家蚕是一种重要经济昆虫和鳞翅目模式昆虫。我们新发现了一种家蚕卵极早期失水致死突变性状"明"死卵，由1个隐性遗传基因（l-em）控制，表现出纯合致死现象，遵循伪母性遗传规律，扫描电镜观察发现突变体卵壳表面出现凹陷处网格皲裂和裂缝。研究内容：针对家蚕"明"死卵突变性状，在经典遗传分析的基础上，利用家蚕高密度SSR分子标记图谱，定位并构建l-em基因SSR分子标记遗传图谱，进一步利用SNP标记图位克隆技术克隆获得l-em基因，结合利用RNA干涉技术进行基因功能验证。预期结果：确定l-em基因所在的连锁群及其座位，克隆获得l-em基因，初步明确家蚕卵突变性状"明"死卵的分子机制。研究结果将有助于家蚕卵壳形成和水分保持的分子机理解析，为蚕种生产防范死卵发生提供理论依据，为鳞翅目农林害虫种群遗传控制技术开发提供靶标基因素材。

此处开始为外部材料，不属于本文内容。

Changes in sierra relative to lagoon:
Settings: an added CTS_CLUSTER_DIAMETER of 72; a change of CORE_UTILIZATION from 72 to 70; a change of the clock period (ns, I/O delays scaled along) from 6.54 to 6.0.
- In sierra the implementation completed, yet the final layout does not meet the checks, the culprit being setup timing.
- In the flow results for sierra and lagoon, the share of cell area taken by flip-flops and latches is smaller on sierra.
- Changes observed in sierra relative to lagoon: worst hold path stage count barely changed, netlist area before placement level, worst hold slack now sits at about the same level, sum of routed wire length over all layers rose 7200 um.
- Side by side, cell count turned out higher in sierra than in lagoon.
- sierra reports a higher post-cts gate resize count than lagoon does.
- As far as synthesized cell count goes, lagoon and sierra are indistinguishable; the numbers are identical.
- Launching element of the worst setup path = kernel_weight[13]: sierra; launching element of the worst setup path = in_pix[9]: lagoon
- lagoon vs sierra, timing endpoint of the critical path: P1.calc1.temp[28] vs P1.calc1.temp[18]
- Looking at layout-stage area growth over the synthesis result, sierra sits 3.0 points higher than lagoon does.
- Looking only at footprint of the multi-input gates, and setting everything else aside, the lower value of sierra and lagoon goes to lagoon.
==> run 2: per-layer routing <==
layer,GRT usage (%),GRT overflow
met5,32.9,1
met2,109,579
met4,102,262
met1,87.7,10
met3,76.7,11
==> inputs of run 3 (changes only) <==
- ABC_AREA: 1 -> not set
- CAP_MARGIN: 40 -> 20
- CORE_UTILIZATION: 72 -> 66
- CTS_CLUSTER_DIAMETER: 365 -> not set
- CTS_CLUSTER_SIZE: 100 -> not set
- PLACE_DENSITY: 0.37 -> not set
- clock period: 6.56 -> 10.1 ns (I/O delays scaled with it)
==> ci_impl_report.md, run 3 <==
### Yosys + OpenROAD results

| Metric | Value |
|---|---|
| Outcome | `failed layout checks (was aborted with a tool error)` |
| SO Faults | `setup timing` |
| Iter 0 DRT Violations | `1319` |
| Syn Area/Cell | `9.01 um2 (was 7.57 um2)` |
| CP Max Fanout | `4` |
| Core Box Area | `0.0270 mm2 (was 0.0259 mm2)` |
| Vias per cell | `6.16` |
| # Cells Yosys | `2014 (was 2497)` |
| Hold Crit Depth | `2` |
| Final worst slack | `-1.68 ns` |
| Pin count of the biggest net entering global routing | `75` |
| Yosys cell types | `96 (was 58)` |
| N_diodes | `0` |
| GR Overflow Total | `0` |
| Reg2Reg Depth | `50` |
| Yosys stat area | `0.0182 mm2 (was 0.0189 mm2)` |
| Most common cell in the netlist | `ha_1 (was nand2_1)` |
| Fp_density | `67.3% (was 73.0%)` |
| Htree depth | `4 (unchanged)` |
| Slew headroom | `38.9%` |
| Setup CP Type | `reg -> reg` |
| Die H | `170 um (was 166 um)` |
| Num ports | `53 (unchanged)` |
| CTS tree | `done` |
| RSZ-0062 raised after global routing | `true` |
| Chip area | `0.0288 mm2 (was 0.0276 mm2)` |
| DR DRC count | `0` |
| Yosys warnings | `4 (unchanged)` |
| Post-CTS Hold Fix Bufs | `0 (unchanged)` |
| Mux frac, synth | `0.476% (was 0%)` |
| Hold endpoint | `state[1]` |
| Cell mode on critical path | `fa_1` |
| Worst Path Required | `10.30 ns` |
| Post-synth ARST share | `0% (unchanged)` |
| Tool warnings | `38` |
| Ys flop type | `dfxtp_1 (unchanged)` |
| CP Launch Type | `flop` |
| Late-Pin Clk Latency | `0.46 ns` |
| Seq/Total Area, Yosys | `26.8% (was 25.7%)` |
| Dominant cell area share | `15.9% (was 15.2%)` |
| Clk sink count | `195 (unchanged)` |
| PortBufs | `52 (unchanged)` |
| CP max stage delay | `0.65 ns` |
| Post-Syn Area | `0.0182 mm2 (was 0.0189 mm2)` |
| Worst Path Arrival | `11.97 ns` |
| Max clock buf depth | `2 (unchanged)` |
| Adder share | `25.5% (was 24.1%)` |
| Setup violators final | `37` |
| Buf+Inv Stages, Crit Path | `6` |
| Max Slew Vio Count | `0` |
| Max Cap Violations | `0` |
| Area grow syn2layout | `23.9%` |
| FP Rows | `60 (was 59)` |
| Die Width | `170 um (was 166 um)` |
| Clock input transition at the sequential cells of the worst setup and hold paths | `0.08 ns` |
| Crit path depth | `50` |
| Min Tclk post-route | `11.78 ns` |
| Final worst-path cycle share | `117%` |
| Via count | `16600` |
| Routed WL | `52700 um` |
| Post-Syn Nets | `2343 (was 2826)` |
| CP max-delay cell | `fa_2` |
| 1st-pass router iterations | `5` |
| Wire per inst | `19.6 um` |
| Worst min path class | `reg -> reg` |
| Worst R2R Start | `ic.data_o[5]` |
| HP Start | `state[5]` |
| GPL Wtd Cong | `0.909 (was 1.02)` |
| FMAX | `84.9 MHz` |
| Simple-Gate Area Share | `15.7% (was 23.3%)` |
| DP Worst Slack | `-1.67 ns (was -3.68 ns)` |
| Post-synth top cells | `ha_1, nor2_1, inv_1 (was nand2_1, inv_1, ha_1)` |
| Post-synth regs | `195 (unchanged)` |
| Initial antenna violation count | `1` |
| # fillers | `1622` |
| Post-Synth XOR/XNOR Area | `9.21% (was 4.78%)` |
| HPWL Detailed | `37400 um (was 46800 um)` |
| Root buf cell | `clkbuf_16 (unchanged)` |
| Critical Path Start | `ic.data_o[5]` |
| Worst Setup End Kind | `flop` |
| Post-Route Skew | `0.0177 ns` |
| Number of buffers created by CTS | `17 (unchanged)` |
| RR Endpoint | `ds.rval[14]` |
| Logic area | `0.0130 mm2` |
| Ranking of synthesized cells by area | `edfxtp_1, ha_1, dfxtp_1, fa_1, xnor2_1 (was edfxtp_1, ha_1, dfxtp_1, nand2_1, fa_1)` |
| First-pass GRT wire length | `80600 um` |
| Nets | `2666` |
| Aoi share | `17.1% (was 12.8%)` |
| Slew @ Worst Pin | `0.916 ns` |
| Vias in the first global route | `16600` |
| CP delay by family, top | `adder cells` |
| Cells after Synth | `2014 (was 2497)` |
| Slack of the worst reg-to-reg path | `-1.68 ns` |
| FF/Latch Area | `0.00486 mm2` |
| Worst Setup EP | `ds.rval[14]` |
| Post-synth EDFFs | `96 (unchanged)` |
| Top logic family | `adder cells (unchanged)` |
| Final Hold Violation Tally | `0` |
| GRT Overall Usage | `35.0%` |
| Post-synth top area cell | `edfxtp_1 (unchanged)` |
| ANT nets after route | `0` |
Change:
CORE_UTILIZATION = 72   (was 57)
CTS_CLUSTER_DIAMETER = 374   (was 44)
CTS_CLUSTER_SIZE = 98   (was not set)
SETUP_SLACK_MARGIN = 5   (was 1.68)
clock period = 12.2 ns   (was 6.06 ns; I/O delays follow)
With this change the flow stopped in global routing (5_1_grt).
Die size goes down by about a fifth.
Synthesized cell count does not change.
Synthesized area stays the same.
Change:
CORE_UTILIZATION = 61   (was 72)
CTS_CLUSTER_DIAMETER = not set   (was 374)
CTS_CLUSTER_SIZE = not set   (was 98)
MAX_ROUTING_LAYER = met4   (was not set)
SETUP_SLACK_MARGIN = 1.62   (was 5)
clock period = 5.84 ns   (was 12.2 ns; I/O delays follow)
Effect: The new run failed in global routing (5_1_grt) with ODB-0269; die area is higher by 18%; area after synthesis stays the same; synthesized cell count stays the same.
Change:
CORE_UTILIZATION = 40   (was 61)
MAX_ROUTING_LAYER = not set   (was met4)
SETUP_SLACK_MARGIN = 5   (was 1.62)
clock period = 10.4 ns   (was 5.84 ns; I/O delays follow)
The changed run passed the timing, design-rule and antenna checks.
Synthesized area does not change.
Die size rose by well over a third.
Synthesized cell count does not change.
alpha:
## saw2sin
module saw2sin
( input  var        i_clk
, input  var [15:0] i_saw
, output var [15:0] o_sin
);
Size: ~6,100 cells after synthesis, roughly 33 I/O pins, roughly 0.044 sq mm of cells after synthesis.
clock: 70.0 ns
lec_check: 0
cap_margin: 20
core_aspect_ratio: 1.21
core_margin: 7
core_utilization: 72
cts_cluster_diameter: 330
cts_cluster_size: 95
place_density: 0.79
slew_margin: 20
tns_end_percent: 5
run.sh (not shown) runs the stock make flow with config.mk's settings and CLKGATE_MAP_FILE=.
alpha: all stages complete, timing, DRC and antenna checks passed
Input changes introduced in beta (baseline for comparison: alpha):
--- a/flow/config.mk
+++ b/flow/config.mk
@@ -7,10 +7,10 @@
 export LEC_CHECK = 0
 export CAP_MARGIN = 20
-export CORE_ASPECT_RATIO = 1.21
+export CORE_ASPECT_RATIO = 1.2
 export CORE_MARGIN = 7
-export CORE_UTILIZATION = 72
+export CORE_UTILIZATION = 53
 export CTS_CLUSTER_DIAMETER = 330
 export CTS_CLUSTER_SIZE = 95
-export PLACE_DENSITY = 0.79
+export PLACE_DENSITY = 0.38
 export SLEW_MARGIN = 20
 export TNS_END_PERCENT = 5
[summary]
First-iteration DRC count in beta is 1,403 lower than in alpha
Between beta and alpha, it is beta whose clock-buffer cell count is higher, by 1.
Diff alpha..beta | number of logic gates | negligible
Looking at routed length on met1 across beta and alpha, the one that comes out lower is alpha.
Layout buffer count excluding clock buffers ended up 54 higher on beta than on alpha.
The run showing the smaller logic gate fraction of the total cell area is beta.
beta: all stages complete, timing, DRC and antenna checks passed
No stage failed in alpha, and the final checks on the layout all came back clean.
beta vs alpha, cell area after layout went up by 890 sq um.
Reported for beta and alpha, post-route DRC violation count turned out identical to the last digit.
Higher count of buffers added by post-CTS timing repair for setup among beta and alpha: beta
Relative to beta, the following input files were edited for gamma:
==> flow/config.mk <==
export PLATFORM = sky130hd
export DESIGN_NAME = saw2sin
export DESIGN_NICKNAME = saw2sin
export VERILOG_FILES = /design/flow/design.v
export SDC_FILE = /design/flow/constraint.sdc
export NUM_CORES = 4
export LEC_CHECK = 0
export CAP_MARGIN = 20
export CORE_MARGIN = 2
export CORE_UTILIZATION = 65
export SLEW_MARGIN = 20
==> flow/constraint.sdc <==
create_clock -name core_clock -period 52.8 [get_ports {i_clk}]
set_input_delay 10.5600 -clock core_clock [delete_from_list [all_inputs] [get_ports {i_clk}]]
set_output_delay 10.5600 -clock core_clock [all_outputs]
set_load 0.01 [all_outputs]
The remaining runs in beta and gamma completed every stage, whereas gamma halted early. Comparing beta against gamma, there is no change at all in synthesized area. Re post-synthesis share of cell area spent on full adders, half adders and majority gates: no difference whatsoever between beta and gamma. beta has higher overall die height than gamma.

家蚕卵壳是覆盖在卵细胞外侧的一层坚固而富有弹性的膜，具有保护胚胎、气体交换和精子入卵等重要生理作用。卵壳结构的破坏会导致胚胎失水死亡，形成死卵。家蚕卵突变体"明"死卵l-em是本研究小组先前发现的一种卵壳突变体，本研究采用图位克隆技术对家蚕卵突变体"明"死卵l-em进行了基因定位，锁定位于第10连锁群卵黄膜蛋白基因BmVMP23和BmEP80为候选基因，对候选基因的表达分析和结构分析表明，在BmVMP23基因终止密码子后的第22个碱基至BmEP80基因ORF的第161个碱基间发生了突变，此区间被约100kb插入片段所替代。经RNAi试验和2DE差异蛋白检测，证实了卵黄膜蛋白BmEP80基因的突变是导致l-em卵突变体产生的主要原因。对正常体和l-em突变体蛹期第6日卵巢的数字基因表达谱分析，两者间存在239个差异表达基因，在l-em突变体中，有182个基因显示上调，57个下调。KEGG路径分析显示，这些差异蛋白分布的5个主要pathway中有3个与蛋白质合成密切相关。研究还发现bmo-miR-1a-3p与BmVMP23基因3' UTR有很好的互补关系，采用过表达该miRNA、人工合成其模拟物（mimic）和抑制物，体外分析其对BmVMP23基因的调控作用，证实bmo-miR-1a-3p能够抑制BmVMP23基因的表达。本研究为阐明“明”死卵突变的分子机制提供了重要的理论依据。